● **What is being asked**
Set down, please, exactly the lines below that run from the line with "synthesized flop and" to the line with "Largest register FFs: 15 (unchanged)", both lines included.

** Opening Source material block **

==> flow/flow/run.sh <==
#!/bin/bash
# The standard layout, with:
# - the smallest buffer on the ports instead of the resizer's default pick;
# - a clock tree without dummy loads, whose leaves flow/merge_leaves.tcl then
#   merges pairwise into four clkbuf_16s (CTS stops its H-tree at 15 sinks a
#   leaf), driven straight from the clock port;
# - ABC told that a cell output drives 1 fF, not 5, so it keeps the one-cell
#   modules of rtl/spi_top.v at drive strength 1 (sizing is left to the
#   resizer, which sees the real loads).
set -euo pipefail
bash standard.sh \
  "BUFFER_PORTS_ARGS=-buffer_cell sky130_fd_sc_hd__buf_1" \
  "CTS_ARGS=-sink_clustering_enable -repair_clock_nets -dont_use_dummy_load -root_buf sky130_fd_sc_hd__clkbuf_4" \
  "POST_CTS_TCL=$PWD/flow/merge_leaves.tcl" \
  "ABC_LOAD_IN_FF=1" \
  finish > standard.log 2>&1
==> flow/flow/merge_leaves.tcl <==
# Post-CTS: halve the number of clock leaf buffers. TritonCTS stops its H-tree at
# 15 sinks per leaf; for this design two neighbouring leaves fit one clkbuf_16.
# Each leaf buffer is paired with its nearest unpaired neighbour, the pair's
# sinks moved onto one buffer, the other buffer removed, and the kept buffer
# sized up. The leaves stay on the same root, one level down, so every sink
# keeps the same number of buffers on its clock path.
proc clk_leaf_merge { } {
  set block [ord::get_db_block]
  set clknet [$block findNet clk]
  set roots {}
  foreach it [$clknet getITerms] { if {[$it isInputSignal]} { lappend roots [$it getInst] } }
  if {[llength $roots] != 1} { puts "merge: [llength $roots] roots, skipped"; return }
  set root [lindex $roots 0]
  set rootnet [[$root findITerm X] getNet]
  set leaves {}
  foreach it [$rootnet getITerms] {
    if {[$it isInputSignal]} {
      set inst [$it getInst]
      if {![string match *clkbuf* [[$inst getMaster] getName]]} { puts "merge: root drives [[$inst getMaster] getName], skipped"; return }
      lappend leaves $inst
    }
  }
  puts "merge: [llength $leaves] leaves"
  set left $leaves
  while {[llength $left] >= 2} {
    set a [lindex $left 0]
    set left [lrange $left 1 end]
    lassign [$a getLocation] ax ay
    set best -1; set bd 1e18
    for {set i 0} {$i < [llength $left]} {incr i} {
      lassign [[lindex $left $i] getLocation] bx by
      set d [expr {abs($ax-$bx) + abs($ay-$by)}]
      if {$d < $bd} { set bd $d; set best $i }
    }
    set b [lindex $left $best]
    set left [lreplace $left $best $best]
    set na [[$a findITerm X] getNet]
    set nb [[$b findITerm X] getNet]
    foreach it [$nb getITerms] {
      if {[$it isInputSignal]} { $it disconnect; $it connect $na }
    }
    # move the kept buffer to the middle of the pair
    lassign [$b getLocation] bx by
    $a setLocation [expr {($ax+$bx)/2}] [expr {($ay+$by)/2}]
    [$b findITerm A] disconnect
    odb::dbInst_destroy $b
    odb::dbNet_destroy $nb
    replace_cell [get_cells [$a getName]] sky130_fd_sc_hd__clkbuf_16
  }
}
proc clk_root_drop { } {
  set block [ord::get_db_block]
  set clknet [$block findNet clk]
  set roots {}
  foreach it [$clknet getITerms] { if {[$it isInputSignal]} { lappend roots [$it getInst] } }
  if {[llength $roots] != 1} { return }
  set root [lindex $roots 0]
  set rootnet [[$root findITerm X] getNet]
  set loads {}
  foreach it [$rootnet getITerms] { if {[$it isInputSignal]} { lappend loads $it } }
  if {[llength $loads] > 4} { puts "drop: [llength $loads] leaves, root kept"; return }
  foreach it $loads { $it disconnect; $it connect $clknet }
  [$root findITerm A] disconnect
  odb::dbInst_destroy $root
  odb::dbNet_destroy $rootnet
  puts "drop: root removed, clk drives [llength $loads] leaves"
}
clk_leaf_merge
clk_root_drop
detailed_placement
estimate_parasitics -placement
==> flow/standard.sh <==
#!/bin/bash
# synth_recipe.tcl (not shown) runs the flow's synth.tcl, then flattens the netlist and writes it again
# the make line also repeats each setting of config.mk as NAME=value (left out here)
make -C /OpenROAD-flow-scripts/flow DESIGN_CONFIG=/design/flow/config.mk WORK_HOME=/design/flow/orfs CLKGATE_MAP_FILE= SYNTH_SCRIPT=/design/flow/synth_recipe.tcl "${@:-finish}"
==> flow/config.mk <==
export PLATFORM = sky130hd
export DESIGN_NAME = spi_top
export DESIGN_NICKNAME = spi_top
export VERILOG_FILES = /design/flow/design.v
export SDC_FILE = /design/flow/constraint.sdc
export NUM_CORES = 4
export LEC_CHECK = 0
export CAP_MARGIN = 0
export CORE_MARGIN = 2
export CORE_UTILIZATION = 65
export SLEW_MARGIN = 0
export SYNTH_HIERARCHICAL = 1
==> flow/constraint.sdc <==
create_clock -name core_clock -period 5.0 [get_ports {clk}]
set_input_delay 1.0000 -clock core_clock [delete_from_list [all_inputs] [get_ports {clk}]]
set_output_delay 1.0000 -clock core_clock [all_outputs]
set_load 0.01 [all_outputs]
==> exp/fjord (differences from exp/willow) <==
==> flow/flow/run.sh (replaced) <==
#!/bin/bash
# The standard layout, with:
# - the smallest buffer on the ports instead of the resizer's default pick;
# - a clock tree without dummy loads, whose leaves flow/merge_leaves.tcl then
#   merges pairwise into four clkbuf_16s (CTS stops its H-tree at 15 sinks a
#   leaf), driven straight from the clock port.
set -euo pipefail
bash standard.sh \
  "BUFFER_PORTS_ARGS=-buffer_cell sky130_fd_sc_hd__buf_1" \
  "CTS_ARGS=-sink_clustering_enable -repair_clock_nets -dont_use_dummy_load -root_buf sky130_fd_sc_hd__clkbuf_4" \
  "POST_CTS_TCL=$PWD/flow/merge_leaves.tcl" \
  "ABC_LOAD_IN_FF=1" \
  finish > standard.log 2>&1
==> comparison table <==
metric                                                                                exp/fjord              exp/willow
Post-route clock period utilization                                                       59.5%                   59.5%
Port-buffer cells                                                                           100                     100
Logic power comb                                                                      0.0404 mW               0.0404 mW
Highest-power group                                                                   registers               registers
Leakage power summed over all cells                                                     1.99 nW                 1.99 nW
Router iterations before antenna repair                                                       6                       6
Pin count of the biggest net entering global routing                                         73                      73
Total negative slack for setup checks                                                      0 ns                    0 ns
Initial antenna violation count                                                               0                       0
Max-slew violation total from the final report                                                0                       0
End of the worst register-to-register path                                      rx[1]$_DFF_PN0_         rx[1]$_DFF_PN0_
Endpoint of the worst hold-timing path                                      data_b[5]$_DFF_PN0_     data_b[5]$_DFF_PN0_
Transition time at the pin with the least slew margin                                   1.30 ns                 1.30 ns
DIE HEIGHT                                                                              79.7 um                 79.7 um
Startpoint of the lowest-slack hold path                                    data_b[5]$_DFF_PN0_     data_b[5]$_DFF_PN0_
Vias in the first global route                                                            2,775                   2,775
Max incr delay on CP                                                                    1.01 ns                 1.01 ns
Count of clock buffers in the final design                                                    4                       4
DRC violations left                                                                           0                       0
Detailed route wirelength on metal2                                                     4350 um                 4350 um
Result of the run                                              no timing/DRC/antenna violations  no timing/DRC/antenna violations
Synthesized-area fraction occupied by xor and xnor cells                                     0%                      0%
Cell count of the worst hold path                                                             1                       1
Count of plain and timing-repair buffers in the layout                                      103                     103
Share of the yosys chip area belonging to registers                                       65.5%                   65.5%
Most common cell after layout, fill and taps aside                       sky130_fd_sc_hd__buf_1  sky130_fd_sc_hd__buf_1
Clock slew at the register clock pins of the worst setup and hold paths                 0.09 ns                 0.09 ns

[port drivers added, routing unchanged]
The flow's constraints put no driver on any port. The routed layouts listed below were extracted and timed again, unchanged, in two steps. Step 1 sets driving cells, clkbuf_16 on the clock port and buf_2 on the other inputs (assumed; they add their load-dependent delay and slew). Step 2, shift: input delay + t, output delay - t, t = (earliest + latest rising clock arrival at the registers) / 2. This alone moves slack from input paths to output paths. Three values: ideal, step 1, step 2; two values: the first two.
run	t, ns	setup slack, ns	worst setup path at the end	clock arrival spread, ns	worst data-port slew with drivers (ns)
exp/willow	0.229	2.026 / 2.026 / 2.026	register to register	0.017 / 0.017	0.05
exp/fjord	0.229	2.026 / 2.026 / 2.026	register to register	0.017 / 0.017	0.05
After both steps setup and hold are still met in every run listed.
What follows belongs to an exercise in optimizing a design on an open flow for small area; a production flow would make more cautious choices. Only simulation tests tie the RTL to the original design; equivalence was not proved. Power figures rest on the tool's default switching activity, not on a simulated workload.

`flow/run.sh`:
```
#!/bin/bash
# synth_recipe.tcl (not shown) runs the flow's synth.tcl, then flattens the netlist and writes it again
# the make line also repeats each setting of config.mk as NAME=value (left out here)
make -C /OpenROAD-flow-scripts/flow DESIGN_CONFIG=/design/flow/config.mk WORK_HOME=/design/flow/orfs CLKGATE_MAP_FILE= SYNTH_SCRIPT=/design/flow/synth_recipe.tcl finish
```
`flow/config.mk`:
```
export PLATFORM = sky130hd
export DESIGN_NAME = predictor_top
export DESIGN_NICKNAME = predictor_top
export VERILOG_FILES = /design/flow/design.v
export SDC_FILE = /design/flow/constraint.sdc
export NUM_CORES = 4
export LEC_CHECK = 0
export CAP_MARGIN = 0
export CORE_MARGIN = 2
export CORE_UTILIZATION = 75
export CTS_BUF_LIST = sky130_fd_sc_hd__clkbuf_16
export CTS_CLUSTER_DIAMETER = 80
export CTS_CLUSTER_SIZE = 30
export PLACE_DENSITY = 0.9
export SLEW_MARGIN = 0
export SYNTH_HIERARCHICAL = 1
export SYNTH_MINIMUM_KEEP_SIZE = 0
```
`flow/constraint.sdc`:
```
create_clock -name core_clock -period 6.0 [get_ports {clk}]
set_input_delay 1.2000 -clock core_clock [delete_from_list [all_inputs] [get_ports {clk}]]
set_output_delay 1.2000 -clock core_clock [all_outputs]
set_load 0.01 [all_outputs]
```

** Closing Source material block **
** Opening Source material block **

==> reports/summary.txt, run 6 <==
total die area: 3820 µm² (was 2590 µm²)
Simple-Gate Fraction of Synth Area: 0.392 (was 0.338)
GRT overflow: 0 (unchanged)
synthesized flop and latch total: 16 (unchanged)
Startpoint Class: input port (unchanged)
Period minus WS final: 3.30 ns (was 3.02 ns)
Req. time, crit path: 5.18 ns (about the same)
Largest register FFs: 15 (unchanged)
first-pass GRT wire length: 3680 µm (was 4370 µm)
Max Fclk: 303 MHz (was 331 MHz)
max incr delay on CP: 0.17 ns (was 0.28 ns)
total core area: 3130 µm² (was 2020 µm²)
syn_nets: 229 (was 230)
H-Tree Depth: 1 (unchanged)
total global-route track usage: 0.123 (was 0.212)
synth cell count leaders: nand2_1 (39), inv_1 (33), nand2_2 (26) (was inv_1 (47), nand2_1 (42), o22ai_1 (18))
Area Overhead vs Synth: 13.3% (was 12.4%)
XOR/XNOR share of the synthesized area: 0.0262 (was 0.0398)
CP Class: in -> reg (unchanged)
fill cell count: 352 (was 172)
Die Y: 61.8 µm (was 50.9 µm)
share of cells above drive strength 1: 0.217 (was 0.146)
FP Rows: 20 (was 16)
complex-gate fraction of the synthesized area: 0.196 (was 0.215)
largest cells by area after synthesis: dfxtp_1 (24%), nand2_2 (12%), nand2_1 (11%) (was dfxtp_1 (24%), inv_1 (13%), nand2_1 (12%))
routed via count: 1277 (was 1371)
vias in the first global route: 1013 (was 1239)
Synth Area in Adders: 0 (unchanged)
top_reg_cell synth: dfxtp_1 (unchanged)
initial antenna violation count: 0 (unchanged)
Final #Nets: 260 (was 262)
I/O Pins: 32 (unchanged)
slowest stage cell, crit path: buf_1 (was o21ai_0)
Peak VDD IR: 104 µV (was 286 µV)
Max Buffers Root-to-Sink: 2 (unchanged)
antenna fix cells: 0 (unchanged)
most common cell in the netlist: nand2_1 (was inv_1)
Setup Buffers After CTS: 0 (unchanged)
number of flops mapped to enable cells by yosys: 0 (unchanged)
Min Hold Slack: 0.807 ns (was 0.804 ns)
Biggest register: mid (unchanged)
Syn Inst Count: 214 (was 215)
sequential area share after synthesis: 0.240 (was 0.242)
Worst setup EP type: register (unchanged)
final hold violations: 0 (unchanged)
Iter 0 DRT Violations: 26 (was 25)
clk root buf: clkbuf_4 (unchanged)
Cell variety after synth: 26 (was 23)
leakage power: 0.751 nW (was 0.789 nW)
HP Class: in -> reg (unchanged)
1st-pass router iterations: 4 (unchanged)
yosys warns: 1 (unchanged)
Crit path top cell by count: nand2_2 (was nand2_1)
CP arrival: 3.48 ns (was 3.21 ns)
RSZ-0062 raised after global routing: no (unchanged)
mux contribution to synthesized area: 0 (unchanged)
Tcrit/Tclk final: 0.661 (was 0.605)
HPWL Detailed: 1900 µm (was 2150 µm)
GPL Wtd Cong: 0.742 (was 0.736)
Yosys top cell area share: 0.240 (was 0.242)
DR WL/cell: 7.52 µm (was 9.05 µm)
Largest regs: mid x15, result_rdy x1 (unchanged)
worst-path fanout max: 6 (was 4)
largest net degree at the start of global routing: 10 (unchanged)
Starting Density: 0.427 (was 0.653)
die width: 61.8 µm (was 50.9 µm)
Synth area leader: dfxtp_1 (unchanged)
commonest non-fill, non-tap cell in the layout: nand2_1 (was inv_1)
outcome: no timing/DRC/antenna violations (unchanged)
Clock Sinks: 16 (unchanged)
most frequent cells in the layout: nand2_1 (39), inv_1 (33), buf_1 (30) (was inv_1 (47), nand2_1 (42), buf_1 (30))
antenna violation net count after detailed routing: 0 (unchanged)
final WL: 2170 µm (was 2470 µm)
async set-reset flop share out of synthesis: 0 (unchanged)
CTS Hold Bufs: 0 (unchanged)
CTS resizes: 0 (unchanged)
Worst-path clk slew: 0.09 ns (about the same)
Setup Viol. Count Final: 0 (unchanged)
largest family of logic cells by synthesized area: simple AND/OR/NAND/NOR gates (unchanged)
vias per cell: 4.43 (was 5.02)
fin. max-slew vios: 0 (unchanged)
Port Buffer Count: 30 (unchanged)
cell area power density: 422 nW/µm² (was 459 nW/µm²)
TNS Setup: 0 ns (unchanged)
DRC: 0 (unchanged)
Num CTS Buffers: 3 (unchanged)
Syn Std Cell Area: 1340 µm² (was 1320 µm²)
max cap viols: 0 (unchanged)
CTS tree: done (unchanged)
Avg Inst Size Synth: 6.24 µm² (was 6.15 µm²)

** Closing Source material block **

● **Task output**
synthesized flop and latch total: 16 (unchanged)
Startpoint Class: input port (unchanged)
Period minus WS final: 3.30 ns (was 3.02 ns)
Req. time, crit path: 5.18 ns (about the same)
Largest register FFs: 15 (unchanged)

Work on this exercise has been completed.